Pela manhã, depois do café rápido de todos os dias, ao ler o jornal, verifiquei uma nota que me fez sentir arrepios pelo corpo todo. Num anúncio classificado, uma certa Ana gostaria de obter notícias sobre um tal de José Roberto.

Seria a mesma Ana? Uma estranha sensação me dominou por inteiro. Teria encontrado uma pista da mulher que procuro há tanto tempo? Sem demora, anotei o endereço, e saí à procura daquela misteriosa Ana.

A rua ficava no bairro mais luxuoso da cidade. Procurei pelo número; por fim, encontrei a casa, ou melhor, a mansão, daquelas dignas de um empresário bem sucedido. Chamei pelo interfone, apresentei-me, perguntei por Ana, a mulher que publicara o anúncio no jornal. Uma voz suave pediu-me que esperasse um pouco, que logo o portão seria aberto.

Esperei uns quinze minutos. Já estava ficando impaciente, a minha respiração se tornara descompassada, um suor frio me encharcava a camisa. Finalmente, o portão se abriu, e uma senhora idosa disse para entrar, conduzindo-me em seguida para uma sala espaçosa, decorada com muito requinte.

No sofá, estava sentada uma mulher ainda jovem, de traços finos e delicados, vestida elegantemente, que se levantou e apertou a minha mão. Era Ana (sim, tinha certeza!). Estava muito mudada (o seu olhar tornara-se opaco, não brilhava mais como antes).

Ana fixou os seus olhos nos meus durante um espaço de tempo que não pude determinar (algo me incomodava o estômago). Percebi uma enorme tristeza naquele rosto. Foi ela quem puxou conversa comigo:

– Como tem andado, Zero? – sua voz era macia, apesar de receosa.

– Há vinte anos que ando à sua procura! – respondi secamente, sem tirar os meus olhos dos seus.

Ela baixou os olhos; parecia querer dar alguma explicação. Olhei para a parede e notei um quadro, onde uma Ana bastante jovem estava acompanhada por um homem (julguei que fosse o seu marido).

– Ele morreu há um mês – disse, como se adivinhando. – Casamos logo após ter retornado da casa de minha prima.
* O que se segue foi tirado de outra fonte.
<file path="config.mk">
export PLATFORM = sky130hd
export DESIGN_NAME = uart_rx_fifo
export DESIGN_NICKNAME = d
export VERILOG_FILES = /design/src/rtl/uart_rx_fifo.sv
export SDC_FILE = /design/constraint.sdc
export NUM_CORES = 1
export LEC_CHECK = 0
export CORE_AREA = 2 2 114 116
export DETAILED_ROUTE_END_ITERATION = 12
export DIE_AREA = 0 0 116 118
export PLACE_DENSITY = 0.67
export SLEW_MARGIN = 10
export SYNTH_ARGS = -nofsm -noshare
export SYNTH_HDL_FRONTEND = slang
export SYNTH_SLANG_ARGS = --single-unit
</file>
<file path="constraint.sdc">
create_clock -name clk -period 2.8 [get_ports clk]
set_input_delay 0.56 -clock clk [delete_from_list [all_inputs] [get_ports clk]]
set_output_delay 0.56 -clock clk [all_outputs]
set_load 0.02 [all_outputs]
</file>
<file path="src/rtl/uart_rx_fifo.sv">
// uart_rx_fifo: 16x-oversampled UART receiver feeding a valid/ready byte FIFO.
// Frames are 8N1 by default and 8E1 when UART_RX_PARITY_EN is defined.
module uart_rx_fifo #(
  parameter int CLK_DIV    = 54,
  parameter int FIFO_DEPTH = 8
) (
  input  logic                        clk,
  input  logic                        rst,
  input  logic                        uart_rx,
  output logic [7:0]                  rx_data,
  output logic                        rx_valid,
  input  logic                        rx_ready,
  output logic [$clog2(FIFO_DEPTH):0] rx_count,
  output logic                        frame_err,
  output logic                        parity_err,
  output logic                        overrun
);

  localparam int ADDR_W = $clog2(FIFO_DEPTH);
  localparam int PTR_W  = ADDR_W + 1;
  localparam int DIV_W  = $clog2(CLK_DIV);

`ifdef UART_RX_PARITY_EN
  typedef enum logic [2:0] {IDLE = 3'd0, START = 3'd1, DATA = 3'd2, PARITY = 3'd3, STOP = 3'd4} state_t;
  localparam state_t AFTER_DATA = PARITY;
`else
  typedef enum logic [2:0] {IDLE = 3'd0, START = 3'd1, DATA = 3'd2, STOP = 3'd4} state_t;
  localparam state_t AFTER_DATA = STOP;
`endif

  state_t            state, state_nx;
  logic              rx_sync_p0, rx_sync_p1, rx_prev_p2;
  logic [1:0]        warm;
  logic              rx_line, fall, tick, mid_start, mid_bit;
  logic [DIV_W-1:0]  div_cnt;
  logic [3:0]        samp_cnt;
  logic [2:0]        bit_cnt;
  logic [7:0]        shift_reg;
  logic              div_clr, samp_clr, shift_en, push_req, ferr_d;
`ifdef UART_RX_PARITY_EN
  logic              par_ld, par_bad, perr_d;
`endif
  logic [7:0]        mem [FIFO_DEPTH];
  logic [PTR_W-1:0]  wr_ptr, rd_ptr;
  logic              full, pop, push;

  // Stage p0/p1: synchroniser. p2: edge history, held low until the synchroniser
  // carries the real pin so a line that is low at reset release is not an edge.
  always_ff @(posedge clk or negedge rst) begin
    if (!rst) begin
      rx_sync_p0 <= 1'b1;
      rx_sync_p1 <= 1'b1;
      rx_prev_p2 <= 1'b0;
      warm       <= 2'b00;
    end else begin
      rx_sync_p0 <= uart_rx;
      rx_sync_p1 <= rx_sync_p0;
      warm       <= {warm[0], 1'b1};
      rx_prev_p2 <= rx_sync_p1 & warm[1];
    end
  end

  assign rx_line   = rx_sync_p1;
  assign fall      = rx_prev_p2 & ~rx_sync_p1;
  assign tick      = (div_cnt == DIV_W'(CLK_DIV - 1));
  // Start is checked on the 8th tick after the edge; every later bit 16 ticks on.
  assign mid_start = tick && (samp_cnt == 4'd7);
  assign mid_bit   = tick && (samp_cnt == 4'd15);

  always_ff @(posedge clk or negedge rst) begin
    if (!rst)
      state <= IDLE;
    else
      state <= state_nx;
  end

  always_comb begin
    state_nx = state;
    case (state)
      IDLE:   if (fall) state_nx = START;
      START:  if (mid_start) state_nx = rx_line ? IDLE : DATA;
      DATA:   if (mid_bit && (bit_cnt == 3'd7)) state_nx = AFTER_DATA;
`ifdef UART_RX_PARITY_EN
      PARITY: if (mid_bit) state_nx = STOP;
`endif
      STOP:   if (mid_bit) state_nx = IDLE;
      default: state_nx = IDLE;
    endcase
  end

  always_comb begin
    div_clr  = 1'b0;
    samp_clr = 1'b0;
    shift_en = 1'b0;
    push_req = 1'b0;
    ferr_d   = 1'b0;
`ifdef UART_RX_PARITY_EN
    par_ld   = 1'b0;
    perr_d   = 1'b0;
`endif
    case (state)
      IDLE: if (fall) begin
        div_clr  = 1'b1;
        samp_clr = 1'b1;
      end
      START:  if (mid_start) samp_clr = 1'b1;
      DATA:   if (mid_bit) shift_en = 1'b1;
`ifdef UART_RX_PARITY_EN
      PARITY: if (mid_bit) par_ld = 1'b1;
      STOP: if (mid_bit) begin
        if (!rx_line)     ferr_d   = 1'b1;
        else if (par_bad) perr_d   = 1'b1;
        else              push_req = 1'b1;
      end
`else
      STOP: if (mid_bit) begin
        if (!rx_line) ferr_d   = 1'b1;
        else          push_req = 1'b1;
      end
`endif
      default: ;
    endcase
  end

  always_ff @(posedge clk or negedge rst) begin
    if (!rst) begin
      div_cnt   <= '0;
      samp_cnt  <= 4'd0;
      bit_cnt   <= 3'd0;
      shift_reg <= 8'h00;
    end else begin
      div_cnt <= (div_clr || tick) ? '0 : div_cnt + DIV_W'(1);
      if (samp_clr)  samp_cnt <= 4'd0;
      else if (tick) samp_cnt <= samp_cnt + 4'd1;
      if (samp_clr)      bit_cnt <= 3'd0;
      else if (shift_en) bit_cnt <= bit_cnt + 3'd1;
      if (shift_en) shift_reg <= {rx_line, shift_reg[7:1]};
    end
  end

`ifdef UART_RX_PARITY_EN
  always_ff @(posedge clk or negedge rst) begin
    if (!rst) begin
      par_bad    <= 1'b0;
      parity_err <= 1'b0;
    end else begin
      if (par_ld) par_bad <= ^{shift_reg, rx_line};
      parity_err <= perr_d;
    end
  end
`else
  assign parity_err = 1'b0;
`endif

  // FIFO: a push while full is only kept when a pop frees the head that same edge.
  assign rx_count = wr_ptr - rd_ptr;
  assign rx_valid = (rx_count != '0);
  assign full     = (rx_count == PTR_W'(FIFO_DEPTH));
  assign pop      = rx_valid && rx_ready;
  assign push     = push_req && (!full || pop);
  assign rx_data  = mem[rd_ptr[ADDR_W-1:0]];

  always_ff @(posedge clk or negedge rst) begin
    if (!rst) begin
      wr_ptr <= '0;
      rd_ptr <= '0;
      for (int i = 0; i < FIFO_DEPTH; i++) mem[i] <= 8'h00;
    end else begin
      if (push) begin
        mem[wr_ptr[ADDR_W-1:0]] <= shift_reg;
        wr_ptr <= wr_ptr + PTR_W'(1);
      end
      if (pop) rd_ptr <= rd_ptr + PTR_W'(1);
    end
  end

  always_ff @(posedge clk or negedge rst) begin
    if (!rst) begin
      frame_err <= 1'b0;
      overrun   <= 1'b0;
    end else begin
      frame_err <= ferr_d;
      overrun   <= push_req && full && !pop;
    end
  end

endmodule

</file>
Durante muitos anos viajamos pelo mundo, até que, um dia, decidimos fixar raízes e compramos esta casa. – Ana fez uma longa pausa. – Talvez você tenha achado uma loucura o que aconteceu, e realmente admito que foi uma loucura; mas, naquele dia na praia, eu senti uma inexplicável atração por você. – Ana fez outra longa pausa. – Queria ter podido amá-lo, como senti que me amava; mas não podia, estava muito dividida, daí achei melhor me casar com ele (apontando para o quadro), com quem já namorava há um ano. – E, com lágrimas nos olhos: – Confesso, Zero, que, durante esses anos todos, apesar de ter sido muito feliz ao lado dele, jamais tirei você da minha cabeça...

Fiquei perplexo. E por que, então, casou-se com esse cara? Ana não conseguiu me responder. Olhei em seus olhos, e pude ver a grande amargura que neles se estampava. Ela me sorriu, envergonhada.
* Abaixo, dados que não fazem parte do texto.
<file path="config.mk">
export PLATFORM = sky130hd
export DESIGN_NAME = buscar_asignar_seq
export DESIGN_NICKNAME = d
export VERILOG_FILES = /design/src/rtl/buscar_asignar_seq_pkg.sv /design/src/rtl/buscar_asignar_seq_key_match_enc.sv /design/src/rtl/buscar_asignar_seq.sv
export SDC_FILE = /design/constraint.sdc
export NUM_CORES = 1
export LEC_CHECK = 0
export ABC_AREA = 0
export CORE_MARGIN = 5
export CORE_UTILIZATION = 53
export DETAILED_ROUTE_END_ITERATION = 16
export PLACE_DENSITY = 0.91
export SLEW_MARGIN = 40
export SYNTH_ARGS = -nofsm -noshare
export SYNTH_HDL_FRONTEND = slang
export SYNTH_HIERARCHICAL = 1
export SYNTH_SLANG_ARGS = --single-unit
</file>
<file path="constraint.sdc">
create_clock -name clk -period 6.4 [get_ports clk]
set_clock_uncertainty 0.15 [all_clocks]
set_input_delay 1.28 -clock clk [delete_from_list [all_inputs] [get_ports clk]]
set_output_delay 1.28 -clock clk [all_outputs]
set_load 0.05 [all_outputs]
</file>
Neste momento, uma sensação incômoda me assaltou. Notei que o seu sorriso não era mais expressivo – os seus dentes não brilhavam mais como pérolas (supus que usasse dentadura, pois os dentes estavam deformados nas extremidades). Ela me abraçou, chorou em meus ombros. Não fiz qualquer movimento. Sentia um enorme mal-estar. Com delicadeza afastei-a. Olhei para ela, enojado.

Não. Aquela não era a minha Ana. Não era a mulher que procurei ansiosamente durante toda a vida. Ana estava morta. O seu sorriso (aquele seu maravilhoso sorriso de marfim) havia perdido todo o brilho que um dia tanto me cativaram.